Perdida para los bienes comunales la protección del cuidado y uso cooperativos, los derechos de la gente del común se vieron restringidos a lo que no podía privatizarse, una categoría que continúa menguando hasta su práctica invisibilidad. En Bolivia, el intento de privatizar el agua se vio finalmente derrotado por un levantamiento que llevó al poder por vez primera en su historia a la mayoría indígena. El Banco Mundial acaba de dictaminar que la multinacional minera Pacific Rim puede proceder con su demanda contra el Salvador por tratar de preservar tierras y comunidades de una minería de oro enormemente destructiva. Las restricciones de orden medioambiental amenazan con privar a la empresa de futuros beneficios, delito que debe castigarse de acuerdo con las reglas que el régimen de derechos del inversor ha etiquetado mal como "libre comercio". Y esto no es más que una minúscula muestra de las luchas en curso en buena parte del mundo, algunas de las cuales entrañan una extrema violencia, como en el Congo Oriental, donde han muerto millones de personas en años recientes para asegurar un amplio suministro de minerales para los teléfonos móviles y otros usos, y por supuesto amplios beneficios.

El ascenso de las prácticas y la moralidad capitalistas aportó una radical revisión de cómo se trataban los bienes comunales, y también de cómo se conciben.

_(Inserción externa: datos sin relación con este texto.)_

<file path="src/rtl/apb3_periph_pkg.sv">
`default_nettype none
// ============================================================================
// Module      : apb3_periph_pkg
// Description : Shared definitions for the APB3 user peripheral: register
//               word offsets, APB slave FSM state encoding and the constant
//               returned by the ID register.
// Revision    : 1.0 - initial release
// ============================================================================
package apb3_periph_pkg;

    // Word index taken from PADDR[4:2]
    localparam logic [2:0] c_word_out     = 3'd0;  // 0x00 OUT      RW
    localparam logic [2:0] c_word_raw     = 3'd1;  // 0x04 RAW      RO
    localparam logic [2:0] c_word_enable  = 3'd2;  // 0x08 ENABLE   RW
    localparam logic [2:0] c_word_pending = 3'd3;  // 0x0C PENDING  RO/W1C
    localparam logic [2:0] c_word_mode    = 3'd4;  // 0x10 MODE     RW
    localparam logic [2:0] c_word_force   = 3'd5;  // 0x14 FORCE    WO
    localparam logic [2:0] c_word_id      = 3'd6;  // 0x18 ID       RO

    localparam logic [31:0] c_id_value = 32'h0A50_0002;

    typedef enum logic [1:0] {
        ST_IDLE   = 2'd0,
        ST_SETUP  = 2'd1,
        ST_ACCESS = 2'd2
    } apb_state_t;

endpackage
`default_nettype wire

</file>
<file path="src/rtl/apb3_irq_slave_if.sv">
`default_nettype none
// ============================================================================
// Module      : apb3_irq_slave_if
// Description : APB3 bus bundle between a master and the interrupt slave.
//               master modport drives PADDR/PSEL/PENABLE/PWRITE/PWDATA,
//               slave modport drives PREADY/PRDATA/PSLVERROR.
// Revision    : 1.0 - initial release
// ============================================================================
interface apb3_irq_slave_if #(
    parameter int ADDR_WIDTH = 12,
    parameter int DATA_WIDTH = 32
);
    logic [ADDR_WIDTH-1:0] PADDR;
    logic                  PSEL;
    logic                  PENABLE;
    logic                  PWRITE;
    logic [DATA_WIDTH-1:0] PWDATA;
    logic                  PREADY;
    logic [DATA_WIDTH-1:0] PRDATA;
    logic                  PSLVERROR;

    modport master (
        output PADDR, PSEL, PENABLE, PWRITE, PWDATA,
        input  PREADY, PRDATA, PSLVERROR
    );

    modport slave (
        input  PADDR, PSEL, PENABLE, PWRITE, PWDATA,
        output PREADY, PRDATA, PSLVERROR
    );
endinterface
`default_nettype wire

</file>
<file path="src/rtl/apb3_irq_chan.sv">
`default_nettype none
// ============================================================================
// Module      : apb3_irq_chan
// Description : One interrupt channel: two-flop synchroniser, rising-edge
//               detector and sticky pending bit.
// Ports       : clk, rst      - clock / synchronous active-high reset
//               irq_async     - asynchronous interrupt source
//               edge_mode     - 1 = rising edge, 0 = level
//               clear         - W1C strobe (single cycle)
//               force_set     - software set strobe (single cycle)
//               raw           - synchronised source level
//               pending       - pending flag
// Revision    : 1.0 - initial release
// ============================================================================
module apb3_irq_chan (
    input  logic clk,
    input  logic rst,
    input  logic irq_async,
    input  logic edge_mode,
    input  logic clear,
    input  logic force_set,
    output logic raw,
    output logic pending
);
    logic r_sync1;
    logic r_sync2;
    logic r_prev;
    logic r_pending;
    logic w_set;

    assign w_set = (edge_mode ? (r_sync2 & ~r_prev) : r_sync2) | force_set;

    always_ff @(posedge clk) begin
        if (rst) begin
            r_sync1   <= 1'b0;
            r_sync2   <= 1'b0;
            r_prev    <= 1'b0;
            r_pending <= 1'b0;
        end else begin
            r_sync1   <= irq_async;
            r_sync2   <= r_sync1;
            r_prev    <= r_sync2;
            // A set in the same cycle as a clear wins so no event is lost.
            r_pending <= (r_pending & ~clear) | w_set;
        end
    end

    assign raw     = r_sync2;
    assign pending = r_pending;
endmodule
`default_nettype wire

</file>
<file path="src/rtl/apb3_irq_slave.sv">
`default_nettype none
// ============================================================================
// Module      : apb3_irq_slave
// Description : APB3 user peripheral aggregating NUM_IRQ interrupt sources
//               into apb3Interrupt, with a RW output register and
//               programmable APB wait states.
// Ports       : io_systemClk/io_systemReset - clock, sync active-high reset
//               apb           - APB3 slave bundle
//               irqIn         - asynchronous interrupt sources
//               apb3Out       - user output register
//               apb3Interrupt - registered OR of (pending & enable)
// Revision    : 1.0 - initial release
// ============================================================================
module apb3_irq_slave
    import apb3_periph_pkg::*;
#(
    parameter int                    ADDR_WIDTH  = 12,
    parameter int                    DATA_WIDTH  = 32,
    parameter int                    NUM_IRQ     = 8,
    parameter int                    OUT_WIDTH   = 16,
    parameter int                    WAIT_STATES = 0,
    parameter logic [DATA_WIDTH-1:0] ID_VALUE    = DATA_WIDTH'(c_id_value)
) (
    input  logic                 io_systemClk,
    input  logic                 io_systemReset,
    apb3_irq_slave_if.slave      apb,
    input  logic [NUM_IRQ-1:0]   irqIn,
    output logic [OUT_WIDTH-1:0] apb3Out,
    output logic                 apb3Interrupt
);
    localparam logic [3:0] c_wait_load = 4'(WAIT_STATES);

    apb_state_t            r_state;
    apb_state_t            w_state_next;
    logic [3:0]            r_wait_cnt;
    logic [3:0]            w_wait_next;
    logic                  w_ready;
    logic                  w_setup;
    logic                  w_access;
    logic [2:0]            w_word;
    logic                  w_addr_ok;
    logic                  w_wr;
    logic [DATA_WIDTH-1:0] w_rdata;

    logic [OUT_WIDTH-1:0]  r_out;
    logic [NUM_IRQ-1:0]    r_enable;
    logic [NUM_IRQ-1:0]    r_mode;
    logic                  r_irq;
    logic [NUM_IRQ-1:0]    w_raw;
    logic [NUM_IRQ-1:0]    w_pending;
    logic [NUM_IRQ-1:0]    w_clear;
    logic [NUM_IRQ-1:0]    w_force;
    logic                  w_unused;

    assign w_setup  = apb.PSEL & ~apb.PENABLE;
    assign w_access = apb.PSEL &  apb.PENABLE;

    // SETUP means "setup phase seen last cycle", so the first ACCESS cycle
    // is already handled here; PREADY fires there when no waits remain.
    always_comb begin
        w_state_next = r_state;
        w_wait_next  = r_wait_cnt;
        w_ready      = 1'b0;
        case (r_state)
            ST_IDLE: begin
                if (w_setup) begin
                    w_state_next = ST_SETUP;
                    w_wait_next  = c_wait_load;
                end
            end
            ST_SETUP, ST_ACCESS: begin
                if (w_access) begin
                    if (r_wait_cnt == 4'd0) begin
                        w_ready      = 1'b1;
                        w_state_next = ST_IDLE;
                    end else begin
                        w_wait_next  = r_wait_cnt - 4'd1;
                        w_state_next = ST_ACCESS;
                    end
                end else if (w_setup) begin
                    w_state_next = ST_SETUP;
                    w_wait_next  = c_wait_load;
                end else begin
                    // Master abandoned the transfer: nothing commits.
                    w_state_next = ST_IDLE;
                end
            end
            default: w_state_next = ST_IDLE;
        endcase
    end

    always_ff @(posedge io_systemClk) begin
        if (io_systemReset) begin
            r_state    <= ST_IDLE;
            r_wait_cnt <= 4'd0;
        end else begin
            r_state    <= w_state_next;
            r_wait_cnt <= w_wait_next;
        end
    end

    // Address decode: word offsets 0x00..0x18 inside the first 32 bytes.
    assign w_word    = apb.PADDR[4:2];
    assign w_addr_ok = (apb.PADDR[ADDR_WIDTH-1:5] == '0) && (w_word != 3'd7);
    assign w_wr      = w_ready & apb.PWRITE & w_addr_ok;

    always_comb begin
        w_rdata = '0;
        case (w_word)
            c_word_out:     w_rdata[OUT_WIDTH-1:0] = r_out;
            c_word_raw:     w_rdata[NUM_IRQ-1:0]   = w_raw;
            c_word_enable:  w_rdata[NUM_IRQ-1:0]   = r_enable;
            c_word_pending: w_rdata[NUM_IRQ-1:0]   = w_pending;
            c_word_mode:    w_rdata[NUM_IRQ-1:0]   = r_mode;
            c_word_id:      w_rdata                = ID_VALUE;
            default:        w_rdata                = '0;
        endcase
    end

    assign apb.PREADY    = w_ready;
    assign apb.PRDATA    = (w_ready && w_addr_ok) ? w_rdata : '0;
    assign apb.PSLVERROR = w_ready & ~w_addr_ok;

    always_ff @(posedge io_systemClk) begin
        if (io_systemReset) begin
            r_out    <= '0;
            r_enable <= '0;
            r_mode   <= '0;
            r_irq    <= 1'b0;
        end else begin
            if (w_wr && (w_word == c_word_out))    r_out    <= apb.PWDATA[OUT_WIDTH-1:0];
            if (w_wr && (w_word == c_word_enable)) r_enable <= apb.PWDATA[NUM_IRQ-1:0];
            if (w_wr && (w_word == c_word_mode))   r_mode   <= apb.PWDATA[NUM_IRQ-1:0];
            r_irq <= |(w_pending & r_enable);
        end
    end

    assign w_clear = (w_wr && (w_word == c_word_pending)) ? apb.PWDATA[NUM_IRQ-1:0] : '0;
    assign w_force = (w_wr && (w_word == c_word_force))   ? apb.PWDATA[NUM_IRQ-1:0] : '0;

    generate
        for (genvar i = 0; i < NUM_IRQ; i++) begin : g_chan
            apb3_irq_chan u_chan (
                .clk       (io_systemClk),
                .rst       (io_systemReset),
                .irq_async (irqIn[i]),
                .edge_mode (r_mode[i]),
                .clear     (w_clear[i]),
                .force_set (w_force[i]),
                .raw       (w_raw[i]),
                .pending   (w_pending[i])
            );
        end
    endgenerate

    assign apb3Out       = r_out;
    assign apb3Interrupt = r_irq;

    // Byte-lane bits and write-data bits above the register widths are ignored.
    assign w_unused = ^{apb.PADDR[1:0], apb.PWDATA};
endmodule
`default_nettype wire

</file>
<file path="src/flat_wrapper.sv">
// flat-port wrapper written by rule: the top's interface ports become plain ports
module apb3_irq_slave_flat import apb3_periph_pkg::*;
#(
    parameter int                    ADDR_WIDTH  = 12,
    parameter int                    DATA_WIDTH  = 32,
    parameter int                    NUM_IRQ     = 8,
    parameter int                    OUT_WIDTH   = 16,
    parameter int                    WAIT_STATES = 0,
    parameter logic [DATA_WIDTH-1:0] ID_VALUE    = DATA_WIDTH'(c_id_value)
)
  (io_systemClk, io_systemReset, irqIn, apb3Out, apb3Interrupt, apb_PADDR, apb_PSEL, apb_PENABLE, apb_PWRITE, apb_PWDATA, apb_PREADY, apb_PRDATA, apb_PSLVERROR);
  apb3_irq_slave_if #(.ADDR_WIDTH(ADDR_WIDTH), .DATA_WIDTH(DATA_WIDTH)) apb_i ();
  input  logic io_systemClk;
  input  logic io_systemReset;
  input  logic [NUM_IRQ-1:0] irqIn;
  output logic [OUT_WIDTH-1:0] apb3Out;
  output logic apb3Interrupt;
  input wire logic [$bits(apb_i.PADDR)-1:0] apb_PADDR;
  input wire logic [$bits(apb_i.PSEL)-1:0] apb_PSEL;
  input wire logic [$bits(apb_i.PENABLE)-1:0] apb_PENABLE;
  input wire logic [$bits(apb_i.PWRITE)-1:0] apb_PWRITE;
  input wire logic [$bits(apb_i.PWDATA)-1:0] apb_PWDATA;
  output wire logic [$bits(apb_i.PREADY)-1:0] apb_PREADY;
  output wire logic [$bits(apb_i.PRDATA)-1:0] apb_PRDATA;
  output wire logic [$bits(apb_i.PSLVERROR)-1:0] apb_PSLVERROR;
  assign apb_i.PADDR = apb_PADDR;
  assign apb_i.PSEL = apb_PSEL;
  assign apb_i.PENABLE = apb_PENABLE;
  assign apb_i.PWRITE = apb_PWRITE;
  assign apb_i.PWDATA = apb_PWDATA;
  assign apb_PREADY = apb_i.PREADY;
  assign apb_PRDATA = apb_i.PRDATA;
  assign apb_PSLVERROR = apb_i.PSLVERROR;
  apb3_irq_slave #(.ADDR_WIDTH(ADDR_WIDTH), .DATA_WIDTH(DATA_WIDTH), .NUM_IRQ(NUM_IRQ), .OUT_WIDTH(OUT_WIDTH), .WAIT_STATES(WAIT_STATES), .ID_VALUE(ID_VALUE)) u_core (.io_systemClk(io_systemClk), .io_systemReset(io_systemReset), .apb(apb_i), .irqIn(irqIn), .apb3Out(apb3Out), .apb3Interrupt(apb3Interrupt));
endmodule
</file>
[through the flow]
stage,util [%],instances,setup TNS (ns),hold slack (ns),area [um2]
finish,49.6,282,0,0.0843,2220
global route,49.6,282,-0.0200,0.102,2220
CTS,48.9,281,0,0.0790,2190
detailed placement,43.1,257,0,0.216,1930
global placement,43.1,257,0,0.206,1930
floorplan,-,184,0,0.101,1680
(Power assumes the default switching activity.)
**src/rtl/lc3_prog_loader.sv**
```systemverilog
// LC-3 program loader: consumes an origin word plus program words,
// writes them into CPU memory and releases the CPU when the load completes.
module lc3_prog_loader #(
    parameter int MAX_WORDS = 32,
    parameter int ADDR_W    = 16,
    parameter int DATA_W    = 16
) (
    input  logic              clk,
    input  logic              rst,
    input  logic              load_start,
    input  logic [DATA_W-1:0] in_data,
    input  logic              in_valid,
    input  logic              in_last,
    output logic              in_ready,
    output logic              mem_we,
    output logic [ADDR_W-1:0] mem_addr,
    output logic [DATA_W-1:0] mem_wdata,
    output logic [ADDR_W-1:0] pc_init,
    output logic [15:0]       word_count,
    output logic              cpu_run,
    output logic              done,
    output logic              err
);

    typedef enum logic [2:0] {
        S_IDLE,
        S_ORIGIN,
        S_LOAD,
        S_DONE,
        S_ERR
    } state_t;

    localparam logic [16:0]       MAX_C   = 17'(MAX_WORDS);
    localparam logic [ADDR_W-1:0] PTR_TOP = '1;

    state_t            state_q, state_d;
    logic [ADDR_W-1:0] ptr_q, ptr_d;
    logic [ADDR_W-1:0] pc_q, pc_d;
    logic [ADDR_W-1:0] addr_q, addr_d;
    logic [DATA_W-1:0] wdata_q, wdata_d;
    logic [15:0]       cnt_q, cnt_d;
    logic              we_q, we_d;
    logic              wrap_q, wrap_d;

    always_ff @(posedge clk) begin
        if (rst) begin
            state_q <= S_IDLE;
            ptr_q   <= '0;
            pc_q    <= '0;
            addr_q  <= '0;
            wdata_q <= '0;
            cnt_q   <= '0;
            we_q    <= 1'b0;
            wrap_q  <= 1'b0;
        end else begin
            state_q <= state_d;
            ptr_q   <= ptr_d;
            pc_q    <= pc_d;
            addr_q  <= addr_d;
            wdata_q <= wdata_d;
            cnt_q   <= cnt_d;
            we_q    <= we_d;
            wrap_q  <= wrap_d;
        end
    end

    always_comb begin
        state_d  = state_q;
        ptr_d    = ptr_q;
        pc_d     = pc_q;
        addr_d   = addr_q;
        wdata_d  = wdata_q;
        cnt_d    = cnt_q;
        we_d     = 1'b0;
        wrap_d   = wrap_q;
        in_ready = 1'b0;
        cpu_run  = 1'b0;
        done     = 1'b0;
        err      = 1'b0;
        unique case (state_q)
            S_IDLE: begin
                if (load_start) begin
                    state_d = S_ORIGIN;
                    cnt_d   = '0;
                end
            end
            S_ORIGIN: begin
                in_ready = 1'b1;
                if (in_valid) begin
                    pc_d    = ADDR_W'(in_data);
                    ptr_d   = ADDR_W'(in_data);
                    wrap_d  = 1'b0;
                    state_d = in_last ? S_DONE : S_LOAD;
                end
            end
            S_LOAD: begin
                in_ready = 1'b1;
                if (in_valid) begin
                    // wrap_q: the previous word landed at the top address
                    if (wrap_q) begin
                        state_d = S_ERR;
                    end else begin
                        we_d    = 1'b1;
                        addr_d  = ptr_q;
                        wdata_d = in_data;
                        ptr_d   = ptr_q + 1'b1;
                        cnt_d   = cnt_q + 16'd1;
                        wrap_d  = (ptr_q == PTR_TOP);
                        if (in_last) begin
                            state_d = S_DONE;
                        end else if ({1'b0, cnt_q} + 17'd1 == MAX_C) begin
                            state_d = S_ERR;
                        end
                    end
                end
            end
            S_DONE: begin
                done    = 1'b1;
                cpu_run = 1'b1;
                if (load_start) begin
                    state_d = S_ORIGIN;
                    cnt_d   = '0;
                end
            end
            S_ERR: begin
                err = 1'b1;
                if (load_start) begin
                    state_d = S_ORIGIN;
                    cnt_d   = '0;
                end
            end
            default: state_d = S_IDLE;
        endcase
    end

    assign mem_we     = we_q;
    assign mem_addr   = addr_q;
    assign mem_wdata  = wdata_q;
    assign pc_init    = pc_q;
    assign word_count = cnt_q;

endmodule

```
**config.mk**
```make
export PLATFORM = sky130hd
export DESIGN_NAME = lc3_prog_loader
export DESIGN_NICKNAME = d
export VERILOG_FILES = /design/src/rtl/lc3_prog_loader.sv
export SDC_FILE = /design/constraint.sdc
export NUM_CORES = 1
export LEC_CHECK = 0
export BUFFER_PORTS_ARGS = -buffer_cell sky130_fd_sc_hd__buf_4
export CORE_MARGIN = 1
export CORE_UTILIZATION = 37
export DETAILED_ROUTE_END_ITERATION = 7
export PLACE_DENSITY_LB_ADDON = 0.15
export SYNTH_ARGS = -nofsm -noshare
export SYNTH_HDL_FRONTEND = slang
export SYNTH_SLANG_ARGS = --single-unit
```
**constraint.sdc**
```tcl
create_clock -name clk -period 3 [get_ports clk]
set_clock_uncertainty 0.2 [all_clocks]
set_input_delay 0.15 -clock clk [delete_from_list [all_inputs] [get_ports clk]]
set_output_delay 0.15 -clock clk [all_outputs]
set_load 0.005 [all_outputs]
```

La vision hoy predominante la reproduce el influyente argumento de Garrett Hardin de que "la libertad en los bienes comunales termina por arruinarnos a todos": lo que no tiene propiedad será destruido por la avaricia individual.

Su equivalente internacional se cifraba en el concepto de terra nullius, empleado para justificar la expulsión de las poblaciones indígenas en las sociedades coloniales de pobladores de la Angloesfera, o su "exterminio", tal como describieron los padres fundadores de la república norteamericana lo que estaban haciendo, a veces con remordimientos, una vez llevado a cabo. De acuerdo con tan útil doctrina, los indios no tenían derechos de propiedad, puesto que no eran más que nómadas en una agreste naturaleza virgen. Y los colonos que trabajaban duro podían crear valor allí donde no lo había dando un uso comercial a esa misma naturaleza virgen

En realidad, los colonos eran más listos y hubo elaborados procedimientos de adquisición y ratificación por parte de la corona y el parlamento, posteriormente anulados por la fuerza cuando esas malvadas criaturas se resistieron a su exterminio. La doctrina se le atribuye a menudo a John Locke, pero eso es dudoso. Como administrador colonial, entendió lo que estaba sucediendo y no hay base en sus escritos para atribuírselo, tal como han demostrado los especialistas académicos contemporáneos de forma convincente, y en especial la obra del especialista australiano Paul Corcoran (fue, de hecho, en Australia, donde esta doctrina se aplicó con mayor brutalidad).